Gradisteanu Pircalabioru G, Musat M, Elian V, Iliescu C. Liquid Biopsy in Type 2 Diabetes. Encyclopedia. Available at: https://encyclopedia.pub/entry/55870. Accessed April 16, 2024.
Gradisteanu Pircalabioru, Gratiela, Madalina Musat, Viviana Elian, Ciprian Iliescu. "Liquid Biopsy in Type 2 Diabetes" Encyclopedia, https://encyclopedia.pub/entry/55870 (accessed April 16, 2024).
Gradisteanu Pircalabioru, G., Musat, M., Elian, V., & Iliescu, C. (2024, March 05). Liquid Biopsy in Type 2 Diabetes. In Encyclopedia. https://encyclopedia.pub/entry/55870
Gradisteanu Pircalabioru, Gratiela, et al. "Liquid Biopsy in Type 2 Diabetes." Encyclopedia. Web. 05 March, 2024.
Liquid Biopsy in Type 2 Diabetes
Edit

As the burden of type 2 diabetes (T2D) continues to escalate globally, there is a growing need for novel, less-invasive biomarkers capable of early diabetes detection and monitoring of disease progression. Liquid biopsy, recognized for its minimally invasive nature, is increasingly being applied beyond oncology, and nevertheless shows its potential when the collection of the tissue biopsy is not possible. This diagnostic approach involves utilizing liquid biopsy markers such as cell-free nucleic acids, extracellular vesicles, and diverse metabolites for the molecular diagnosis of T2D and its related complications.

type 2 diabetes liquid biopsy exosomes miRNA molecular diagnostic

1. Introduction

The rapid increase in prevalence of type 2 diabetes mellitus (T2D) qualifies it as one of the fastest-growing global health emergencies of the 21st century [1]. T2D is a chronic condition necessitating continuous management and attention to avert its extensive health consequences, including myocardial infarction, cardiac failure, blindness, kidney failure, stroke, and amputation.
T2D is a multifactorial disease resulting from a combination of factors, including inadequate beta-pancreatic cell (β-cell) function, reduced insulin sensitivity, and chronic inflammation that precede the diabetes onset with up to 15 years. Currently, the diagnosis of T2D is made typically once hyperglycemia has become evident, a limitation that impedes early disease detection and precludes the possibility of timely interventions aimed at preserving β-cell mass and improving patient outcomes. Liquid biopsy can be a promising solution to this challenge, being useful in the diagnostic, management, and prognostic of the disease and providing a deeper understanding of the disease’s pathophysiology.
Early detection and intervention are crucial for preventing the progression of T2D and reducing the risk of complications such as nephropathy, cardiovascular disease, neuropathy, or retinopathy. Even though biomarkers such as glycemia or HbA1c are widely used for diagnosing T2D, presently, there is no biomarker that is able to predict the ongoing destruction of beta cells in the pancreas in the early stages of the disease as opposed to T1D, where specific autoantibodies against pancreatic islet cells or insulin are often present before the onset of symptoms and individuals at increased risk or in the early stages of T1D can be timely identified.
On the other hand, liquid biopsy shows its potential in the prognosis, diagnosis, and monitoring of cancer [2][3][4]. The use of a small amount of “body fluids” (usually blood), containing biomarkers that can provide relevant information for diagnostic and monitoring, present some relevant advantages such as reduced invasiveness, easy protocol for sample collection, lower costs, and real-time information [5][6][7].

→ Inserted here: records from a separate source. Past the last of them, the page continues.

===== config.mk =====
export PLATFORM = sky130hd
export DESIGN_NAME = dual_path_xcvr
export DESIGN_NICKNAME = d
export VERILOG_FILES = /design/src/rtl/xcvr_pkg.sv /design/src/rtl/xcvr_edge_sync.sv /design/src/rtl/xcvr_store.sv /design/src/rtl/xcvr_half.sv /design/src/rtl/dual_path_xcvr.sv
export SDC_FILE = /design/constraint.sdc
export NUM_CORES = 1
export LEC_CHECK = 0
export ABC_AREA = 1
export BUFFER_PORTS_ARGS = -buffer_cell sky130_fd_sc_hd__buf_2
export CORE_MARGIN = 3
export CORE_UTILIZATION = 35
export DETAILED_ROUTE_END_ITERATION = 10
export HOLD_SLACK_MARGIN = 0.03
export PLACE_DENSITY = 0.63
export SETUP_SLACK_MARGIN = 0.02
export SLEW_MARGIN = 25
export SYNTH_ARGS = -nofsm -noshare
export SYNTH_HDL_FRONTEND = slang
export SYNTH_SLANG_ARGS = --single-unit

===== constraint.sdc =====
create_clock -name clk -period 1.2 [get_ports clk]
set_input_delay 0.18 -clock clk [delete_from_list [all_inputs] [get_ports clk]]
set_output_delay 0.18 -clock clk [all_outputs]
set_load 0.01 [all_outputs]

===== src/rtl/xcvr_pkg.sv =====
// Shared types for the dual-direction transceiver.
package xcvr_pkg;
    // Behaviour of a storage element on one sample cycle
    typedef enum logic [1:0] {
        ST_HOLD    = 2'd0,
        ST_FOLLOW  = 2'd1,
        ST_CAPTURE = 2'd2
    } store_mode_e;
endpackage


===== src/rtl/xcvr_edge_sync.sv =====
// Samples a direction clock input twice and flags its rising edge.
// Assumes: the input changes slowly relative to clk. During reset both
// stages load the live input, so no edge is seen on reset release.
module xcvr_edge_sync (
    input  logic clk,
    input  logic rst_n,
    input  logic ck_in,
    output logic rise_o
);
    logic stage1, stage2;

    // Two-stage sample; reset pre-loads the current level in both stages
    always_ff @(posedge clk) begin
        if (!rst_n) begin
            stage1 <= ck_in;
            stage2 <= ck_in;
        end else begin
            stage1 <= ck_in;
            stage2 <= stage1;
        end
    end

    // Edge flag: newer sample high, older sample low
    always_comb rise_o = stage1 & ~stage2;


    edge_single_chk: assert property (@(posedge clk) disable iff (!rst_n)
        rise_o |=> !rise_o);
endmodule


===== src/rtl/xcvr_store.sv =====
// One direction's storage: follows din while le is high, loads din on a
// detected clock rise while le is low, and otherwise holds.
// Assumes: rise is a single-cycle pulse from xcvr_edge_sync.
module xcvr_store #(
    parameter int WIDTH = 18
) (
    input  logic             clk,
    input  logic             rst_n,
    input  logic             le,
    input  logic             rise,
    input  logic [WIDTH-1:0] din,
    output logic [WIDTH-1:0] q
);
    import xcvr_pkg::*;

    store_mode_e mode;

    // Mode select: latch enable has priority over a clock edge
    always_comb begin
        if (le)        mode = ST_FOLLOW;
        else if (rise) mode = ST_CAPTURE;
        else           mode = ST_HOLD;
    end

    // Storage update
    always_ff @(posedge clk) begin
        if (!rst_n) begin
            q <= '0;
        end else begin
            case (mode)
                ST_FOLLOW, ST_CAPTURE: q <= din;
                default:               q <= q;
            endcase
        end
    end


    reset_clear_chk: assert property (@(posedge clk)
        !rst_n |=> q == '0);

    follow_chk: assert property (@(posedge clk) disable iff (!rst_n)
        le |=> q == $past(din));

    hold_chk: assert property (@(posedge clk) disable iff (!rst_n)
        (!le && !rise) |=> q == $past(q));

    capture_chk: assert property (@(posedge clk) disable iff (!rst_n)
        rise |=> q == $past(din));
endmodule


===== src/rtl/xcvr_half.sv =====
// One independent half: an A-to-B and a B-to-A path, each with its own
// edge sampler and storage, plus per-bit drive enables.
// Assumes: the A-to-B enable is active high and the B-to-A enable active low.
module xcvr_half #(
    parameter int WIDTH = 18
) (
    input  logic             clk,
    input  logic             rst_n,
    input  logic [WIDTH-1:0] a_in,
    input  logic [WIDTH-1:0] b_in,
    input  logic             fwd_oe,
    input  logic             fwd_le,
    input  logic             fwd_ck,
    input  logic             rev_oe_n,
    input  logic             rev_le,
    input  logic             rev_ck,
    output logic [WIDTH-1:0] b_out,
    output logic [WIDTH-1:0] b_oe,
    output logic [WIDTH-1:0] a_out,
    output logic [WIDTH-1:0] a_oe
);
    logic fwd_rise, rev_rise;

    xcvr_edge_sync i_fwd_sync (.clk(clk), .rst_n(rst_n), .ck_in(fwd_ck), .rise_o(fwd_rise));
    xcvr_edge_sync i_rev_sync (.clk(clk), .rst_n(rst_n), .ck_in(rev_ck), .rise_o(rev_rise));

    xcvr_store #(.WIDTH(WIDTH)) i_fwd_store (
        .clk(clk), .rst_n(rst_n), .le(fwd_le), .rise(fwd_rise), .din(a_in), .q(b_out));
    xcvr_store #(.WIDTH(WIDTH)) i_rev_store (
        .clk(clk), .rst_n(rst_n), .le(rev_le), .rise(rev_rise), .din(b_in), .q(a_out));

    // Drive enables with opposite polarity per direction
    always_comb begin
        b_oe = {WIDTH{fwd_oe}};
        a_oe = {WIDTH{~rev_oe_n}};
    end
endmodule


===== src/rtl/dual_path_xcvr.sv =====
// Top: HALVES independent transceiver halves of WIDTH bits each.
// Assumes: half h owns bits h*WIDTH +: WIDTH of every data vector.
module dual_path_xcvr #(
    parameter int HALVES = 2,
    parameter int WIDTH  = 18,
    localparam int BUS   = HALVES * WIDTH
) (
    input  logic              clk,
    input  logic              rst_n,
    input  logic [BUS-1:0]    a_in,
    input  logic [BUS-1:0]    b_in,
    input  logic [HALVES-1:0] fwd_oe,
    input  logic [HALVES-1:0] fwd_le,
    input  logic [HALVES-1:0] fwd_ck,
    input  logic [HALVES-1:0] rev_oe_n,
    input  logic [HALVES-1:0] rev_le,
    input  logic [HALVES-1:0] rev_ck,
    output logic [BUS-1:0]    b_out,
    output logic [BUS-1:0]    b_oe,
    output logic [BUS-1:0]    a_out,
    output logic [BUS-1:0]    a_oe
);
    // One half per control set
    for (genvar h = 0; h < HALVES; h++) begin : g_half
        xcvr_half #(.WIDTH(WIDTH)) i_half (
            .clk      (clk),
            .rst_n    (rst_n),
            .a_in     (a_in[h*WIDTH +: WIDTH]),
            .b_in     (b_in[h*WIDTH +: WIDTH]),
            .fwd_oe   (fwd_oe[h]),
            .fwd_le   (fwd_le[h]),
            .fwd_ck   (fwd_ck[h]),
            .rev_oe_n (rev_oe_n[h]),
            .rev_le   (rev_le[h]),
            .rev_ck   (rev_ck[h]),
            .b_out    (b_out[h*WIDTH +: WIDTH]),
            .b_oe     (b_oe[h*WIDTH +: WIDTH]),
            .a_out    (a_out[h*WIDTH +: WIDTH]),
            .a_oe     (a_oe[h*WIDTH +: WIDTH])
        );
    end
endmodule


==> results.yml <==
critical_path:
  critical_path_buf_inv_count: 1
  worstPathCellList: "inv_1 -> nand2_4 -> nand3_1 -> nand2_1 -> nor2_1"
  max_stage_delay_ns: 0.31
  cpMaxStageDelayCell: "dfxtp_1"
  critPathTopFamily: "simple AND/OR/NAND/NOR gates"
  critical_path_class: "register to register"
  crit_path_max_fanout: 36
  crit_arrival_ns: 1.23
  cp.depth: 5
  startpoint_type: "register"
  cp.required_ns: 1.42
  end_kind: "register"
  r2r_cells: 5
power:
  vdd_drop_max_mv: 0.735
  p_per_area_mw_per_mm2: 1460
  p_int_w: 0.00523
  p_leak_nw: 2.67
  p_comb_frac: 0.173
  p_switching_w: 0.00191
  switching_share: 0.268
  p_clk_frac: 0.411
  seqPwrFrac: 0.416
detailed_routing:
  dr.pass1.iters: 4
  drc_errors: 0
  postRouteAntennaNets: 0
  num_vias: 3633
  routed_wl_microns: 9340
  drt_iter0_markers: 119
  vias_per_cell: 4.44
  wl_per_cell_microns: 11.4
finish:
  register_area_sq_mm: 0.00160
  diodes: 0
  drive_gt1_frac: 0.331
  multi_input_area_sq_mm: 0.00135
  stdcell_count: 819
  finish.net_count: 760
  fill_cells: 1120
  syn_to_final_growth_pct: 22.2
synthesis:
  syn_inst: 560
  synth_nets: 646
  synth_compound_area_frac: 0.0901
  synthDistinctLibCells: 14
  synth_top_family_by_area: "buffers and inverters"
  synth_fa_ha_area_frac: 0
  synth.top_cell.area_share: 0.401
  synth_xor_area_frac: 0
  ys_ff_latch: 80
  yosys.area.top_type: "dfxtp_1"
  yosysSeqAreaShare: 0.401
  yosys.area_share.simple: 0.235
  syn_area_sq_mm: 0.00400
  synth-warning-count: 0
  avgSynthCellArea_sq_um: 7.14
  synthMuxAreaShare: 0.0113
  synthTopCellsByArea: "dfxtp_1 (40%), buf_4 (15%), a21oi_1 (9.0%)"
outcome:
  outcome: "complete, no violations"
clock_tree:
  h-tree-depth: 3
  cts_resized: 0
  cts_tree: "yes"
  postCtsHoldBufs: 4
  cts_max_path_buffers: 2
  clkSinkCount: 80
  clk_latency_ns: 0.33
  cts_buffers: 9
  cts_setup_buffers: 0
  cts.clk_slew.worst_paths_ns: 0.06
  cts-root-buf: "clkbuf_16"
sta:
  fin_setup_tns_ns: 0
  setup_viol: 0
  slew_viol_final: 0
  fin_crit_ns: 1.00
  finClkSkew_ns: 0.00537
  hold_viol: 0
  fin_crit_sh: 0.835
  rsz0062_at_grt: "no"
  max_freq_mhz: 998
  tightest_slew_ns: 0.379
  setup_slack_ns: 0.198
  slew_headroom: 0.747
global_route:
  gr-total-overflow: 0
  grt_max_degree: 37
  grt_pass1_wl_microns: 15000
  grt_pass1_vias: 3274
  antenna_found_initial: 0
  track_usage: 0.142
floorplan:
  die_w_microns: 113
  row_count: 38
  initial_utilization: 0.364
  die_height_microns: 113
  core_area_sq_mm: 0.0110
  dieArea_sq_mm: 0.0127
  io_pins: 230
place:
  port_buffers: 191
  routabilityCongestion: 0.780
  post-place-ws_ns: 0.185
  placedCellCount: 799
  hpwl_microns: 6810
worst_hold_path:
  holdPathStages: 3
  hold_path_class: "primary input to register"
flow_run:
  max_cap_violations: 0
==> path summary, 6_finish.rpt <==
path / startpoint / endpoint / slack (ns)
setup reg to reg: g_half[0].i_half.i_fwd_sync.stage2$_DFF_P_ / g_half[0].i_half.i_fwd_store.q[6]$_SDFFE_PN0P_ / 0.20
hold / removal: b_in[32] / g_half[1].i_half.i_rev_store.q[14]$_SDFFE_PN0P_ / 0.07
setup / recovery: g_half[0].i_half.i_fwd_sync.stage2$_DFF_P_ / g_half[0].i_half.i_fwd_store.q[6]$_SDFFE_PN0P_ / 0.20
hold reg to reg: g_half[1].i_half.i_rev_sync.stage1$_DFF_P_ / g_half[1].i_half.i_rev_sync.stage2$_DFF_P_ / 0.49
==> cell usage in the layout, fill, tap and decap left out, types with 2 or more instances in the layout <==
master,instances
bufinv_16,2
clkinv_2,2
buf_2,191
nand2_4,3
nand2_1,72
inv_1,78
buf_12,5
mux2_1,4
dlygate4sd3_1,4
inv_2,4
nor2_1,72
a21oi_1,72
dfxtp_1,80
buf_4,5
clkbuf_16,9
nand3_1,72
==> cell type report <==
class / instances / area share
Clock buffer: 9 / 0.0461
Timing Repair Buffer: 205 / 0.232
Clock inverter: 7 / 0.0195
Multi-Input combinational cell: 296 / 0.276
Inverter: 82 / 0.0630
Tap cell: 140 / 0.0359
Sequential cell: 80 / 0.328
==> worst min-delay path: stages <==
cell and delay (ns):
buf_2 0.07, a21oi_1 0.03, nor2_1 0.08
==> per-layer routing <==
layer,vias up,routed length [microns],track usage
li1,1891,-,-
met1,1571,3750,0.160
met2,159,4420,0.239
met3,12,1050,0.0604
met4,0,124,0.0505
met5,-,0,0
==> cell families (layout without fill, tap and decap cells) <==
kind of cell	count (synthesis)	after routing
simple gates	220	220
buf+inv	184	303
compound gates	72	72
mux	4	4
flops	80	80
==> state kept, by name, summed over array words and instances (netlist names) <==
signal / cells
g_half.i_half.i_fwd_sync.stage2: 2
g_half.i_half.i_rev_sync.stage2: 2
g_half.i_half.i_rev_store.q: 36
g_half.i_half.i_fwd_sync.stage1: 2
g_half.i_half.i_rev_sync.stage1: 2
g_half.i_half.i_fwd_store.q: 36
==> power by group through the flow <==
stage	Sequential, W	Clock [W]	Combinational, W
after floorplan	0.00312	0	0.000856
after global placement	0.00303	0	0.00121
after detailed placement	0.00304	0	0.00124
after CTS	0.00298	0.00304	0.00125
after global routing	0.00300	0.00316	0.00139
final	0.00297	0.00294	0.00123
==> Yosys cell counts (all sizes together) <==
master,instances
a21oi,72
mux2,4
inv,82
nand3,72
nor2,72
dfxtp,80
clkbuf,1
nand2,76
buf,101
==> per-stage QoR <==
| step | power, W | utilization | instance area, sq um | hold WS, ns |
|---|---|---|---|---|
| after global placement | 0.00424 | 0.412 | 4520 | 0.296 |
| after global routing | 0.00755 | 0.445 | 4880 | 0.0654 |
| after detailed placement | 0.00427 | 0.412 | 4520 | 0.298 |
| after floorplan | 0.00398 | - | 4000 | 0.208 |
| after CTS | 0.00727 | 0.445 | 4880 | 0.0520 |
| final | 0.00715 | 0.445 | 4880 | 0.0673 |
No activity file was read; power rests on OpenSTA's default activity.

2. Liquid Biopsy Markers in T2D

Biomarkers that allow for early diagnosis and effective monitoring have the potential to lead to better patient-centric therapeutic decisions. In T2D, identifying the precise timing of critical events such as β-cell stress, de-differentiation, or death is essential for developing effective treatments [8]. However, the inaccessibility of pancreatic tissue in humans for longitudinal, minimally invasive monitoring represents a significant obstacle. To address this shortcoming, liquid biopsy could be employed for the detection of β-cell markers. Liquid biopsies encompass a diverse range of clinically informative elements. Blood samples can undergo analysis for metabolites, exosomes, and cell-free nucleic acids, each offering valuable numerical and molecular insights. Employment of liquid biopsy in T2D patients can provide valuable insight regarding T2D complications, cardiovascular disease (CVD), and cancer risk. An overview of the key elements and the impact of the liquid biopsy markers in T2D is presented in Figure 1.
Figure 1. Liquid biopsy markers in T2D. Liquid biopsies encompass a diverse range of clinically informative elements. Blood samples can undergo analysis for metabolites, exosomes, and cell-free nucleic acids, each offering valuable numerical and molecular insights. Employment of liquid biopsy in T2D patients can provide valuable insight regarding T2D complications, cardiovascular disease (CVD), and cancer risk. Figure created using biorender.com.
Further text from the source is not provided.